-- What you will do --
Across the entries below, how many lines include "nclust"? Give the number and nothing else.
╭─ Source data
This design comes from an exercise in tuning for small area on the open sky130 flow, not from production work.
In this exercise RTL edits were held to simulation tests only and were not proved equivalent to the original.
In runs 1 and 3 to 7 the design's own scripts or RTL, not TritonCTS, make the clock network.
The clock port is modelled as an ideal driver, which makes a skipped or thinned clock tree look cheaper than it is; a real chip needs a root buffer or a tree.
Power figures rest on the tool's default switching activity, not on a simulated workload.

`flow/config.mk`:
```
export PLATFORM = sky130hd
export DESIGN_NAME = master_port
export DESIGN_NICKNAME = master_port
export VERILOG_FILES = /design/flow/design.v
export SDC_FILE = /design/flow/constraint.sdc
export NUM_CORES = 4
export LEC_CHECK = 0
export CAP_MARGIN = 20
export CORE_MARGIN = 2
export CORE_UTILIZATION = 70
export SLEW_MARGIN = 20
```
`flow/constraint.sdc`:
```
create_clock -name core_clock -period 5.0 [get_ports {clk}]
set_input_delay 1.0000 -clock core_clock [delete_from_list [all_inputs] [get_ports {clk}]]
set_output_delay 1.0000 -clock core_clock [all_outputs]
set_load 0.01 [all_outputs]
```
`flow/design.v`:
```
module master_in_port(
	input clk,
	input reset,
	input tx_done,
	input [1:0]instruction,
	input [11:0]burst_num,
	output reg [7:0]data,
	output rx_done,
	output new_rx,
	input rx_data,
	input slave_valid,
	output master_ready);
reg [3:0] st;
reg [6:0] shift;         
reg [11:0] burst_count_n;  
wire idle = st[3] & !st[1];
wire last = (st == 4'd7);
wire beats_done;
burst_ge BURST_GE(.a_n(burst_count_n), .b(burst_num), .ge(beats_done));
assign master_ready = st[3] | (st[2:0] == 3'd0);
assign new_rx = st[3] & (st[2] | st[1]);
assign rx_done = st[3] & st[2];
always @(posedge clk)
begin
	shift <= {rx_data, shift[6:1]};
	burst_count_n <= idle ? 12'hfff : burst_count_n - {11'd0, last};
end
always @(posedge clk or posedge reset)
begin
	if (reset)
	begin
		st <= 4'd8;
		data <= 8'd0;
	end
	else
	begin
		if (last)
			data <= {rx_data, shift};
		if (idle)
			st <= (instruction == 2'b11 && tx_done) ? 4'd0 : 4'd8;
		else if (st[3] | (st[2:0] == 3'd0))
			st <= slave_valid ? 4'd1 : 4'd0;
		else if (last)
			st <= beats_done ? 4'd12 : 4'd10;
		else
			st <= st + 4'd1;
	end
end
endmodule
module burst_ge(
	input [11:0] a_n,
	input [11:0] b,
	output ge);
wire [12:0] c_n;
assign c_n[0] = 1'b0;
genvar i;
generate
	for (i = 0; i < 12; i = i + 1)
	begin: chain
		assign c_n[i+1] = (a_n[i] & b[i]) | (a_n[i] & c_n[i]) | (b[i] & c_n[i]);
	end
endgenerate
assign ge = ~c_n[12];
endmodule
module master_out_port(
	input clk,
	input reset,
	input slave_select,
	input [1:0]instruction,
	input [11:0]address,
	input [7:0]data,
	input [11:0]burst_num,
	input rx_done,
	output tx_done,
	input slave_ready,
	input arbitor_busy,
	input bus_busy,
	input approval_grant,
	output master_ready,
	output approval_request,
	output reg tx_slave_select,
	output master_valid,
	output write_en,
	output read_en,
	output reg tx_address,
	output reg tx_data,
	output reg tx_burst_num);
localparam C_IDLE = 3'b000, C_RW2 = 3'b001, C_TS = 3'b010, C_WAA = 3'b011,
           C_WA = 3'b100, C_WB = 3'b101, C_FIN = 3'b110, C_RW1 = 3'b111;
reg p;
reg [3:0] k;
reg rd;                  
reg [7:0] temp_data;     
reg [11:0] burst_count_n;  
wire grp_a = !p;
wire grp_d = p & !k[3];
wire grp_c = p & k[3];
wire [2:0] c = k[2:0];
wire free = !bus_busy & !arbitor_busy;
wire burst = |burst_num;
wire beats_done;
burst_ge BURST_GE(.a_n(burst_count_n), .b(burst_num), .ge(beats_done));
assign master_ready     = grp_c & (c[2:1] == 2'b00);
assign approval_request = grp_c & (c[2:1] == 2'b01);
assign tx_done          = grp_c & (c[2:1] == 2'b11);
assign master_valid     = (grp_a & (k != 4'd0)) | grp_d | tx_done;
wire rw_phase = grp_a & (k == 4'd1 || k == 4'd2);
assign write_en = rw_phase & !rd;
assign read_en  = rw_phase & rd;
wire [15:0] addr_ext = {4'd0, address};
wire [15:0] bn_ext = {3'd0, burst_num, burst};
reg np;
reg [3:0] nk;
always @*
begin
	np = p;
	nk = k;
	if (grp_c)
		case (c)
		C_IDLE: if (instruction[1]) nk = free ? {1'b1, C_TS} : {1'b1, C_WA};
		C_WA, C_WAA: nk = free ? {1'b1, C_TS} : {1'b1, C_WA};
		C_TS: if (bus_busy) nk = {1'b1, C_WB}; else begin np = 1'b0; nk = 4'd0; end
		C_WB: if (!bus_busy) begin np = 1'b0; nk = 4'd0; end
		C_FIN: nk = {1'b1, C_IDLE};
		default: nk = rx_done ? {1'b1, C_IDLE} : {1'b1, C_RW2};
		endcase
	else if (grp_a)
	begin
		if (k == 4'd0)
		begin
			if (approval_grant) nk = 4'd1;
			else if (bus_busy) begin np = 1'b1; nk = {1'b1, C_WAA}; end
		end
		else if (k == 4'd1)
		begin
			if (slave_ready) nk = 4'd2;
		end
		else if (k == 4'd11)
		begin
			if (burst) nk = 4'd12;
			else begin np = 1'b1; nk = {1'b1, instruction[0] ? C_RW1 : C_FIN}; end
		end
		else if (k == 4'd12)
		begin
			np = 1'b1;
			nk = instruction[0] ? {1'b1, C_RW1} : 4'd1;
		end
		else
			nk = k + 4'd1;
	end
	else
	begin
		if (k[2:0] == 3'd1)
		begin
			if (slave_ready) nk = 4'd2;
		end
		else if (k[2:0] == 3'd7)
			nk = beats_done ? {1'b1, C_FIN} : 4'd0;
		else
			nk = k + 4'd1;
	end
end
wire a_go = grp_a & ((k == 4'd0) ? approval_grant : (k == 4'd1) ? slave_ready : 1'b1);
wire ta_en = a_go & (k <= 4'd11);
wire tb_en = a_go;
wire td_en = (a_go & (k <= 4'd7 || k == 4'd12)) | (grp_d & ((k[2:0] == 3'd1) ? slave_ready : 1'b1));
wire [2:0] td_idx = (grp_a & k[3]) ? 3'd0 : k[2:0];
wire ss_en = (grp_c & (c == C_IDLE) & instruction[1] & free) |
             (grp_c & (c == C_WA || c == C_WAA) & free) |
             (grp_c & (c == C_TS)) |
             (grp_a & (k == 4'd0) & !approval_grant & bus_busy);
wire inc = (grp_a & (k == 4'd11)) | (grp_d & (k[2:0] == 3'd7));
wire idle = grp_c & (c == C_IDLE);
always @(posedge clk)
begin
	temp_data <= idle ? data : temp_data + {7'd0, inc};
	burst_count_n <= idle ? 12'hfff : burst_count_n - {11'd0, inc};
	if (grp_a & (k == 4'd0) & approval_grant)
		rd <= instruction[0];
end
always @(posedge clk or posedge reset)
begin
	if (reset)
	begin
		p <= 1'b1;
		k <= {1'b1, C_IDLE};
		tx_slave_select <= 1'b0;
		tx_address <= 1'b0;
		tx_data <= 1'b0;
		tx_burst_num <= 1'b0;
	end
	else
	begin
		p <= np;
		k <= nk;
		if (ss_en) tx_slave_select <= slave_select;
		if (ta_en) tx_address <= addr_ext[k];
		if (td_en) tx_data <= temp_data[td_idx];
		if (tb_en) tx_burst_num <= bn_ext[k];
	end
end
endmodule
module master_port #(parameter SLAVE_LEN=2, parameter ADDR_LEN=12, parameter DATA_LEN=8, parameter BURST_LEN=12)(
	input clk,
	input reset,
	input [1:0]instruction,
	input slave_select,
	input [ADDR_LEN-1:0]address,
	input [DATA_LEN-1:0]data_out,
	input [BURST_LEN-1:0]burst_num,
	output [DATA_LEN-1:0]data_in,
	output rx_done,
	output tx_done,
	output new_rx,
	input arbitor_busy,
	input bus_busy,
	input approval_grant,
	output approval_request,
	output tx_slave_select,
	output trans_done,
	input rx_data,
	output tx_address,
	output tx_data,
	output tx_burst_num,
	input slave_valid,
	input slave_ready,
	output master_valid,
	output master_ready,
	output write_en,
	output read_en);
wire master_ready_IN;
wire master_ready_OUT;
assign master_ready = master_ready_IN & master_ready_OUT;
assign trans_done = (instruction == 2'b11) ? rx_done : tx_done;
master_in_port MASTER_IN_PORT(
	.clk(clk),
	.reset(reset),
	.tx_done(tx_done),
	.instruction(instruction),
	.burst_num(burst_num),
	.data(data_in),
	.rx_done(rx_done),
	.new_rx(new_rx),
	.rx_data(rx_data),
	.slave_valid(slave_valid),
	.master_ready(master_ready_IN));
master_out_port MASTER_OUT_PORT(
	.clk(clk),
	.reset(reset),
	.slave_select(slave_select),
	.instruction(instruction),
	.address(address),
	.data(data_out),
	.burst_num(burst_num),
	.rx_done(rx_done),
	.tx_done(tx_done),
	.slave_ready(slave_ready),
	.arbitor_busy(arbitor_busy),
	.bus_busy(bus_busy),
	.approval_grant(approval_grant),
	.master_ready(master_ready_OUT),
	.approval_request(approval_request),
	.tx_slave_select(tx_slave_select),
	.master_valid(master_valid),
	.write_en(write_en),
	.read_en(read_en),
	.tx_address(tx_address),
	.tx_data(tx_data),
	.tx_burst_num(tx_burst_num));
endmodule
```
`flow/flow/run.sh`:
```
#!/bin/bash
# Layout flow: the standard synthesis unchanged, then its combinational
# logic re-mapped for area (flip-flops kept as synthesized: each ABC script
# in flow/abc/ is tried and the smallest netlist kept), then the standard
# layout with the smallest buffer on the ports and a one-level clock tree
# (flow/cts_hook.tcl) in place of TritonCTS.
set -uo pipefail
WORK=$(pwd)
R=$WORK/orfs/results/sky130hd/master_port/base
LIB=$FLOW_HOME/platforms/sky130hd/lib/sky130_fd_sc_hd__tt_025C_1v80.lib
YOSYS=${YOSYS_EXE:-$FLOW_HOME/../tools/install/yosys/bin/yosys}
[ -x "$YOSYS" ] || YOSYS=yosys

bash standard.sh synth > synth.log 2>&1 || exit 1

cp $R/1_2_yosys.v $WORK/std_netlist.v
mkdir -p resyn
for A in flow/abc/*.abc; do
  N=$(basename $A .abc)
  sed -e "s|LIBFILE|$LIB|g" -e "s|NETIN|$WORK/std_netlist.v|" -e "s|NETOUT|$WORK/resyn/$N.v|" \
      -e "s|ABCFILE|$WORK/$A|" -e "s|STATIN|$WORK/resyn/${N}_stat_in.txt|" \
      -e "s|STATOUT|$WORK/resyn/${N}_stat_out.txt|" flow/resyn.ys > resyn/$N.ys
  ( timeout 600 "$YOSYS" -s resyn/$N.ys > resyn/$N.log 2>&1 ) &
  while [ $(jobs -r | wc -l) -ge ${NUM_CORES:-4} ]; do sleep 1; done
done
wait
BEST=""; BESTA=""
for A in flow/abc/*.abc; do
  N=$(basename $A .abc)
  [ -s resyn/$N.v ] || continue
  AR=$(sed -n "s/.*Chip area for module '.master_port': \([0-9.]*\).*/\1/p" resyn/${N}_stat_out.txt)
  [ -n "$AR" ] || continue
  echo "$N $AR" >> resyn/areas.txt
  if [ -z "$BEST" ] || awk "BEGIN{exit !($AR < $BESTA)}"; then BEST=$N; BESTA=$AR; fi
done
echo "kept: $BEST $BESTA" >> resyn/areas.txt
if [ -n "$BEST" ]; then
  cp resyn/$BEST.v $R/1_2_yosys.v
  rm -f $R/1_synth.odb $R/1_synth.sdc
fi

export CLKTREE_N=3
export CLKTREE_BUF=sky130_fd_sc_hd__clkbuf_16
export PRE_CTS_TCL=$WORK/flow/cts_hook.tcl
bash standard.sh \
  "BUFFER_PORTS_ARGS=-buffer_cell sky130_fd_sc_hd__buf_1" \
  finish > finish.log 2>&1 || exit 1
```
`flow/flow/abc/dch3.abc`:
```
strash
&get -n
&st
&dch -f
&nf -R 1000
&put
strash
&get -n
&st
&dch -f
&nf -R 1000
&put
strash
&get -n
&st
&dch -f
&nf -R 1000
&put
```
`flow/flow/abc/deep0.abc`:
```
strash
&get -n
&st
&deepsyn -T 20 -S 0
&dch -f
&nf -R 1000
&put
```
`flow/flow/abc/deep1.abc`:
```
strash
&get -n
&st
&deepsyn -T 20 -S 1
&dch -f
&nf -R 1000
&put
```
`flow/flow/abc/deep2.abc`:
```
strash
&get -n
&st
&deepsyn -T 20 -S 2
&dch -f
&nf -R 1000
&put
```
`flow/flow/abc/deep3.abc`:
```
strash
&get -n
&st
&deepsyn -T 20 -S 3
&dch -f
&nf -R 1000
&put
```
`flow/flow/cts_hook.tcl`:
```
# Clock tree in place of TritonCTS: the clock port drives CLKTREE_N buffers
# directly, each driving the clock pins of one cluster of flip-flops
# (k-means on their placed locations). All flip-flops sit one buffer from
# the port.
rename clock_tree_synthesis __tritoncts_unused
proc clock_tree_synthesis {args} {
  set nclust $::env(CLKTREE_N)
  set bufcell $::env(CLKTREE_BUF)
  set pins {}
  set pts {}
  foreach p [get_pins -of_objects [get_nets clk] -filter "direction == input"] {
    set loc [[sta::sta_to_db_inst [$p instance]] getLocation]
    lappend pins $p
    lappend pts [list [expr [lindex $loc 0] / 1000.0] [expr [lindex $loc 1] / 1000.0]]
  }
  set n [llength $pts]
  set sorted [lsort -real -index 0 $pts]
  set cs {}
  for {set c 0} {$c < $nclust} {incr c} {
    lappend cs [lindex $sorted [expr int(($c + 0.5) * $n / $nclust)]]
  }
  for {set it 0} {$it < 100} {incr it} {
    set asg {}
    foreach q $pts {
      set best 0
      set bd 1e30
      for {set c 0} {$c < $nclust} {incr c} {
        set d [expr abs([lindex $q 0] - [lindex $cs $c 0]) + abs([lindex $q 1] - [lindex $cs $c 1])]
        if {$d < $bd} { set bd $d; set best $c }
      }
      lappend asg $best
    }
    set ncs {}
    for {set c 0} {$c < $nclust} {incr c} {
      set sx 0; set sy 0; set m 0
      foreach q $pts a $asg {
        if {$a == $c} { set sx [expr $sx + [lindex $q 0]]; set sy [expr $sy + [lindex $q 1]]; incr m }
      }
      if {$m > 0} { lappend ncs [list [expr $sx / $m] [expr $sy / $m]] } else { lappend ncs [lindex $cs $c] }
    }
    set cs $ncs
  }
  for {set c 0} {$c < $nclust} {incr c} {
    set lp {}
    foreach p $pins a $asg { if {$a == $c} { lappend lp $p } }
    if {[llength $lp] == 0} { continue }
    puts "clock tree: buffer $c drives [llength $lp] clock pins around [lindex $cs $c]"
    insert_buffer -buffer_cell $bufcell -net clk -load_pins $lp -location [lindex $cs $c] \
      -buffer_name clkbuf_leaf_$c -net_name clknet_leaf_$c
  }
  foreach net [get_nets clknet_leaf_*] { [sta::sta_to_db_net $net] setSigType CLOCK }
  [sta::sta_to_db_net [get_nets clk]] setSigType CLOCK
  set_propagated_clock [all_clocks]
}
```
`flow/flow/resyn.ys`:
```
# Re-map the combinational logic of the standard synthesis netlist for area.
# The flip-flops (and tie cells) stay as they are, with their names and cell
# types; every other cell is read as its liberty function and mapped again.
read_liberty -ignore_miss_func LIBFILE
blackbox sky130_fd_sc_hd__df* sky130_fd_sc_hd__edf* sky130_fd_sc_hd__conb_1
read_verilog NETIN
hierarchy -top master_port
flatten
opt_clean
tee -o STATIN stat -liberty LIBFILE
abc -script ABCFILE -liberty LIBFILE -dont_use sky130_fd_sc_hd__lpflow_bleeder_1 -dont_use sky130_fd_sc_hd__lpflow_clkbufkapwr_1 -dont_use sky130_fd_sc_hd__lpflow_clkbufkapwr_16 -dont_use sky130_fd_sc_hd__lpflow_clkbufkapwr_2 -dont_use sky130_fd_sc_hd__lpflow_clkbufkapwr_4 -dont_use sky130_fd_sc_hd__lpflow_clkbufkapwr_8 -dont_use sky130_fd_sc_hd__lpflow_clkinvkapwr_1 -dont_use sky130_fd_sc_hd__lpflow_clkinvkapwr_16 -dont_use sky130_fd_sc_hd__lpflow_clkinvkapwr_2 -dont_use sky130_fd_sc_hd__lpflow_clkinvkapwr_4 -dont_use sky130_fd_sc_hd__lpflow_clkinvkapwr_8 -dont_use sky130_fd_sc_hd__lpflow_decapkapwr_12 -dont_use sky130_fd_sc_hd__lpflow_decapkapwr_3 -dont_use sky130_fd_sc_hd__lpflow_decapkapwr_4 -dont_use sky130_fd_sc_hd__lpflow_decapkapwr_6 -dont_use sky130_fd_sc_hd__lpflow_decapkapwr_8 -dont_use sky130_fd_sc_hd__lpflow_inputiso0n_1 -dont_use sky130_fd_sc_hd__lpflow_inputiso0p_1 -dont_use sky130_fd_sc_hd__lpflow_inputiso1n_1 -dont_use sky130_fd_sc_hd__lpflow_inputiso1p_1 -dont_use sky130_fd_sc_hd__lpflow_inputisolatch_1 -dont_use sky130_fd_sc_hd__lpflow_isobufsrc_1 -dont_use sky130_fd_sc_hd__lpflow_isobufsrc_16 -dont_use sky130_fd_sc_hd__lpflow_isobufsrc_2 -dont_use sky130_fd_sc_hd__lpflow_isobufsrc_4 -dont_use sky130_fd_sc_hd__lpflow_isobufsrc_8 -dont_use sky130_fd_sc_hd__lpflow_isobufsrckapwr_16 -dont_use sky130_fd_sc_hd__lpflow_lsbuf_lh_hl_isowell_tap_1 -dont_use sky130_fd_sc_hd__lpflow_lsbuf_lh_hl_isowell_tap_2 -dont_use sky130_fd_sc_hd__lpflow_lsbuf_lh_hl_isowell_tap_4 -dont_use sky130_fd_sc_hd__lpflow_lsbuf_lh_isowell_4 -dont_use sky130_fd_sc_hd__lpflow_lsbuf_lh_isowell_tap_1 -dont_use sky130_fd_sc_hd__lpflow_lsbuf_lh_isowell_tap_2 -dont_use sky130_fd_sc_hd__lpflow_lsbuf_lh_isowell_tap_4 -dont_use sky130_fd_sc_hd__probe_p_8 -dont_use sky130_fd_sc_hd__probec_p_8 
opt_clean -purge
hilomap -singleton -hicell sky130_fd_sc_hd__conb_1 HI -locell sky130_fd_sc_hd__conb_1 LO
splitnets
opt_clean -purge
tee -o STATOUT stat -liberty LIBFILE
write_verilog -noattr -nohex -nodec NETOUT
```
`flow/standard.sh`:
```
#!/bin/bash
# synth_recipe.tcl (not shown) runs the flow's synth.tcl, then flattens the netlist and writes it again
# the make line also repeats each setting of config.mk as NAME=value (left out here)
make -C /OpenROAD-flow-scripts/flow DESIGN_CONFIG=/design/flow/config.mk WORK_HOME=/design/flow/orfs CLKGATE_MAP_FILE= SYNTH_SCRIPT=/design/flow/synth_recipe.tcl "${@:-finish}"
```
==> reports/metrics.cfg, run 1 <==
[setup_path]
regToRegStartpoint=MASTER_OUT_PORT.k[1]
critPathKind=flop to flop
crit_path_end_kind=flop
crit_end=MASTER_OUT_PORT.burst_count_n[11]
reg2reg_to=MASTER_OUT_PORT.burst_count_n[11]
crit_required_ns=5.10
r2r_cells=13
cp-startpoint=MASTER_OUT_PORT.k[1]
cp_max_fo=15
r2r_slack_ns=0.50
cp-start-kind=flop
arrival_ns=4.59

[timing]
rsz0062_at_grt=false
hold_viol=0
slew_viol_final=0
setup_tns_ns=0
period_needed_ns=4.497
clock_skew_ns=0.02193
fmax_mhz=222.4
setup_viol=0
post-route-period-util=0.8994
relSlewSlack=0.4427
tightest_slew_ns=0.8329

[worst_hold_path]
hold_start=MASTER_IN_PORT.shift[5]
hold_class=flop to flop

[power]
fin_total_pwr_uw=1754
peakVddDrop_mv=0.4016
power_leakage_uw=0.001200
powerDensity_nw_per_um2=532.8

[global_routing]
grt_max_degree=27
grt_use_total=0.3163
antenna_found_initial=0
first_global_vias=2558
grt_first_pass_wirelength_um=11600
grt_overflow=0

[floorplan]
core_area_um2=4000
die-area_um2=4678
rows=23
dieHeight_um=68.40
io_pins=64
die_w_um=68.40
initial_core_util=0.7257

[synth]
postSynthAreaPerCell_um2=8.614
mappedNetlistArea_um2=2903
synth_fp_nets=380
yosysWarnings=2
synth_cells=337

[finish]
seqCellArea_um2=1340
finalNetCount=450
utilization=0.8230
antenna_cells=0
syn2layout_area_growth_pct=13.41
nFillCells=259
drive_above_1_share=0.01975
multiInputGateArea_um2=1495

[clock_network]
clk_latency_ns=0.16
clk_pin_slew_ns=0.10
post_cts_buffers=0

[route]
final_antenna_net_count=0
wl_per_cell_um=16.40
drc=0
vias=2922
drtIter0Drc=417
routed_wl_um=7461
viasPerCell=6.422
dr.pass1.iters=5

[run_status]
status=finished clean

[placed_design]
dp_hpwl_um=5342
io_buffers=63
globalplace.congestion=0.9409

[flow_run]
maxCapViolCount=0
╰─
-- Solved problem --
6